The reaction of the Chinese Embassy in Dublin to the meeting of representatives of the World Uyghur Congress with United Nations Rapporteur Mary Lawlor Department of Foreign Affairs officials was interesting.
Its tone could be mistaken for nothing other than that of an exasperated and disappointed superior, annoyed at the temerity and bad manners of an underling who has forgotten their place. Obviously the Chinese feel that their recent magnanimous ransoming of Richard O’Halloran has earned them an exception on all their other business here.
The Uyghur delegation was led by WUC President Dolkun Isa. He was a leading activist during protests at Xinjiang University in 1988 at the beginning of what has become a brutal campaign of terror against the majority Uyghur population in that region. Isa fled China in 1994.
He has been accused of involvement with the East Turkestan Liberation Organisation which China claims is an Islamic State affiliated terrorist group but the evidence even for its existence let alone any meaningful activity is dubious. Most of the Chinese claims appear to be based on the torture and confessions of people who were arrested for what in other countries would be considered normal democratic and even academic activities.
The WUC team met with the UN Special Rapporteur on Human Rights Defenders @MaryLawlorhrds and with the Irish Foreign Ministry, @dfatirl in Dublin to urge them to take action on the #UyghurGenocide. pic.twitter.com/2LjyXE1bgp
— World Uyghur Congress (@UyghurCongress) February 21, 2022
His official engagement is significant in that the Chinese have successfully persuaded other countries to refuse entry by Isa in recent years, and he has been subject to a variety of harassments in the course of his attempts to highlight the Uyghur genocide.
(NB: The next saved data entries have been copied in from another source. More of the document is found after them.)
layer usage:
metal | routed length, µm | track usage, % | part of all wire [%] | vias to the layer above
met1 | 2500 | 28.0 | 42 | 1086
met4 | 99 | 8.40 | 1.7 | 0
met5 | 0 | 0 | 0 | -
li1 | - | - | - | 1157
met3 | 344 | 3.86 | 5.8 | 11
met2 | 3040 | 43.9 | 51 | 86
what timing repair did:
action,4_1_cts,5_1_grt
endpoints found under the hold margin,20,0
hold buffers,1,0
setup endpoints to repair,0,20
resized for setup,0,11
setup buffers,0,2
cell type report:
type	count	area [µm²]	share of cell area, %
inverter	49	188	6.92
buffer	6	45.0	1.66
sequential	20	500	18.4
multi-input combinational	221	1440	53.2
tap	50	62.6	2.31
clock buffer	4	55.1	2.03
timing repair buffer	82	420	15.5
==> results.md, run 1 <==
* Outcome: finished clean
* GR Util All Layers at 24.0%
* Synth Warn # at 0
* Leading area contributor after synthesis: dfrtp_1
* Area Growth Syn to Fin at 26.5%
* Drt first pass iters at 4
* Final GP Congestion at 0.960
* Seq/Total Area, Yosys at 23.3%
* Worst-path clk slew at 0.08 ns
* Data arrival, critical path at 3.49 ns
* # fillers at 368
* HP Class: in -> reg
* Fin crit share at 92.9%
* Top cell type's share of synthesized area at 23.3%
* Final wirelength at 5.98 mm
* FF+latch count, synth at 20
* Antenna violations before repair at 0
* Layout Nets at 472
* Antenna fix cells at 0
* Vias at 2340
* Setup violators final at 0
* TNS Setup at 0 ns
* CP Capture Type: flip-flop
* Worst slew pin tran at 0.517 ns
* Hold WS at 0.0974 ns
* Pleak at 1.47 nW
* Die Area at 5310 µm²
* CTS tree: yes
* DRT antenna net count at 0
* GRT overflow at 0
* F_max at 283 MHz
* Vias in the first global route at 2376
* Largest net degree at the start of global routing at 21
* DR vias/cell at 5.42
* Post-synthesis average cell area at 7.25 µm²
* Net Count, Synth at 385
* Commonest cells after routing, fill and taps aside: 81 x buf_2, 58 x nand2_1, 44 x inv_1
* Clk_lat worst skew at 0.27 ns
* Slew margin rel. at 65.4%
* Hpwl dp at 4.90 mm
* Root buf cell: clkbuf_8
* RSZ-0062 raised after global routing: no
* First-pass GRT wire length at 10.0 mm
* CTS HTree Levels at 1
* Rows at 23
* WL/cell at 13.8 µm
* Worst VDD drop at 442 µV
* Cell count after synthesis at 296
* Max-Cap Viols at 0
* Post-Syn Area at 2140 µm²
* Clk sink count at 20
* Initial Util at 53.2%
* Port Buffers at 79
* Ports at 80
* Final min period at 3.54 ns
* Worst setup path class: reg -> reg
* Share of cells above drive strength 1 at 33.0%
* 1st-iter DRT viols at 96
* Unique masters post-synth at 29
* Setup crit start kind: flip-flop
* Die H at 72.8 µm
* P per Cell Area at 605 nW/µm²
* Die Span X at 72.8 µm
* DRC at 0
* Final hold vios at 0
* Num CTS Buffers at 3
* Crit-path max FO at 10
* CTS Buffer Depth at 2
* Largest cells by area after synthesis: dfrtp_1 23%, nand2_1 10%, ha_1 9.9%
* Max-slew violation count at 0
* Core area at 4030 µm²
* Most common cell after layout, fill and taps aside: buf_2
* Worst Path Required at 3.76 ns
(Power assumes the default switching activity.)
==> src/rtl/fsl_pkg.sv <==
package fsl_pkg;

  localparam int unsigned WORD_W     = 32;
  localparam int unsigned ROW_AW     = 6;
  localparam int unsigned N_SHADOW   = 42;
  localparam int unsigned STEP_W     = $clog2(N_SHADOW);
  localparam int unsigned UCTRL_KEEP = 17;
  localparam int unsigned IDX_UCTRL  = 1;

  typedef enum logic [1:0] {
    ST_IDLE    = 2'd0,
    ST_ISSUE   = 2'd1,
    ST_CAPTURE = 2'd2
  } seq_state_e;

  // Shadow index -> fuse row. Shadow index equals the step number.
  function automatic logic [ROW_AW-1:0] step_row(input logic [STEP_W-1:0] k);
    int unsigned kk;
    int unsigned r;
    kk = 32'(k);
    if (kk == 0)       r = 22;
    else if (kk == 1)  r = 16;
    else if (kk == 2)  r = 20;
    else if (kk == 3)  r = 21;
    else if (kk < 7)   r = kk - 1;
    else if (kk == 7)  r = 17;
    else if (kk == 8)  r = 6;
    else if (kk < 17)  r = kk - 1;
    else if (kk == 17) r = 23;
    else               r = kk + 22;
    return ROW_AW'(r);
  endfunction

  // Per-word mask; only the user control word is trimmed.
  function automatic logic [WORD_W-1:0] step_mask(input logic [STEP_W-1:0] k);
    logic [WORD_W-1:0] m;
    m = '1;
    if (32'(k) == IDX_UCTRL) m = {WORD_W{1'b1}} >> (WORD_W - UCTRL_KEEP);
    return m;
  endfunction

endpackage

==> src/rtl/fsl_sequencer.sv <==
module fsl_sequencer
  import fsl_pkg::*;
#(
  parameter int unsigned DW = WORD_W
) (
  input  logic              clk,
  input  logic              rst,
  input  logic              load_req,
  output logic              fuse_rd_en,
  output logic [ROW_AW-1:0] fuse_rd_row,
  input  logic [DW-1:0]     fuse_rd_data,
  output logic              wr_en,
  output logic [STEP_W-1:0] wr_idx,
  output logic [DW-1:0]     wr_data,
  output logic              load_start,
  output logic              load_finish
);

  localparam logic [STEP_W-1:0] LAST = STEP_W'(N_SHADOW - 1);

  seq_state_e        state;
  logic [STEP_W-1:0] step;
  logic              pend;
  logic              boot_q;
  logic              capture;
  logic              restart;

  assign capture     = (state == ST_CAPTURE);
  assign restart     = capture && (pend || load_req);
  assign load_start  = (state == ST_IDLE) && (load_req || boot_q);
  assign load_finish = capture && !restart && (step == LAST);

  assign fuse_rd_en  = (state == ST_ISSUE);
  assign fuse_rd_row = step_row(step);

  assign wr_en   = capture;
  assign wr_idx  = step;
  assign wr_data = fuse_rd_data & DW'(step_mask(step));

  always_ff @(posedge clk) begin
    if (rst) begin
      state  <= ST_IDLE;
      step   <= '0;
      pend   <= 1'b0;
      boot_q <= 1'b1;
    end else begin
      case (state)
        ST_IDLE: begin
          if (load_start) begin
            state  <= ST_ISSUE;
            step   <= '0;
            boot_q <= 1'b0;
          end
        end
        ST_ISSUE: begin
          if (load_req) pend <= 1'b1;
          state <= ST_CAPTURE;
        end
        ST_CAPTURE: begin
          if (restart) begin
            step  <= '0;
            pend  <= 1'b0;
            state <= ST_ISSUE;
          end else if (step == LAST) begin
            state <= ST_IDLE;
          end else begin
            step  <= step + STEP_W'(1);
            state <= ST_ISSUE;
          end
        end
        default: state <= ST_IDLE;
      endcase
    end
  end

  // one row in flight at a time
  a_r11_one_row: assert property (@(posedge clk) disable iff (rst)
    fuse_rd_en |=> !fuse_rd_en);

  // every shadow write is the answer to the previous strobe
  a_r11_write_after_read: assert property (@(posedge clk) disable iff (rst)
    wr_en |-> $past(fuse_rd_en));

  // only rows that belong to the map are ever read
  a_r2_row_in_map: assert property (@(posedge clk) disable iff (rst)
    fuse_rd_en |-> (fuse_rd_row inside {[6'd3:6'd6], [6'd8:6'd17], [6'd20:6'd23], [6'd40:6'd63]}));

endmodule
Which is what has annoyed the Chinese, who are used to a much more subservient attitude on behalf of the Irish elite. The Embassy statement is quite strident and goes well beyond the type of language that would constitute normal private, let alone public, communications between two sovereign states.

The Ambassador was certainly not mixing words.

It is interesting that they particularly signal out those “few Irish politicians” – and they are shamefully few in number – who have taken the right stance with regard both to China’s treatment of its own citizens, and the unhealthy relationship that appears to exist between the Chinese Communist Party and powerful interests in Ireland.
The statement concludes with a warning or perhaps just friendly advice to those criticising China to “stop parroting disinformation.” Which segues nicely into another media story this week concerning China’s interests and interest in Ireland.
This was provided by a leaked email from the President of University College Dublin, Andrew Meeks, accusing unnamed faculty and staff members of having made “misguided” criticism of the Confucius Institute which operates on campus as it does in several other Universities here including Cork and Belfast.
The Confucius Institute is part of the Irish Institute for Chinese Studies at UCD and the Director of both is Professor Liming Wang, to whom we previously referred in connection with the activities of the Ireland China Institute of which he is a board member. Liming had formerly been a director of Mainstream energy which was the company established by Eddie O’Connor who is a former CEO of Bord na Móna and Airtricity and who was also a member of the board of the Ireland China Institute where he shared his admiration for the “great achievement of General Secretary Xi.”
More to the point, Liming Wang was a member of the Advisory Committee of the Overseas Chinese Affairs Council which operates as a section of the International Department of the Chinese Communist Party.
The Confucius Institutes were created by the party in 2004 by then General Secretary of the CCP Hu Jintao, so to imply as Professor Deeks does that they are somehow an independent academic body is at the best naïve.
There are around 500 Confucius Institutes based mostly in universities in the west where they have been described by David Shambaugh one of the foremost experts on the Chinese Communist Party as coming directly under the control of the Party’s propaganda department.
Confucius Institutes have been closed in other western countries due to concerns over their activities and influence. It is therefore quite proper that Irish academics and students, even if they constitute a minority, draw attention to their relationship with Irish universities. Particularly in the light of the fact that the Confucius Institute in UCD is involved in the teaching programme, and that a building used by the Institute for Chinese Studies was partly funded from China.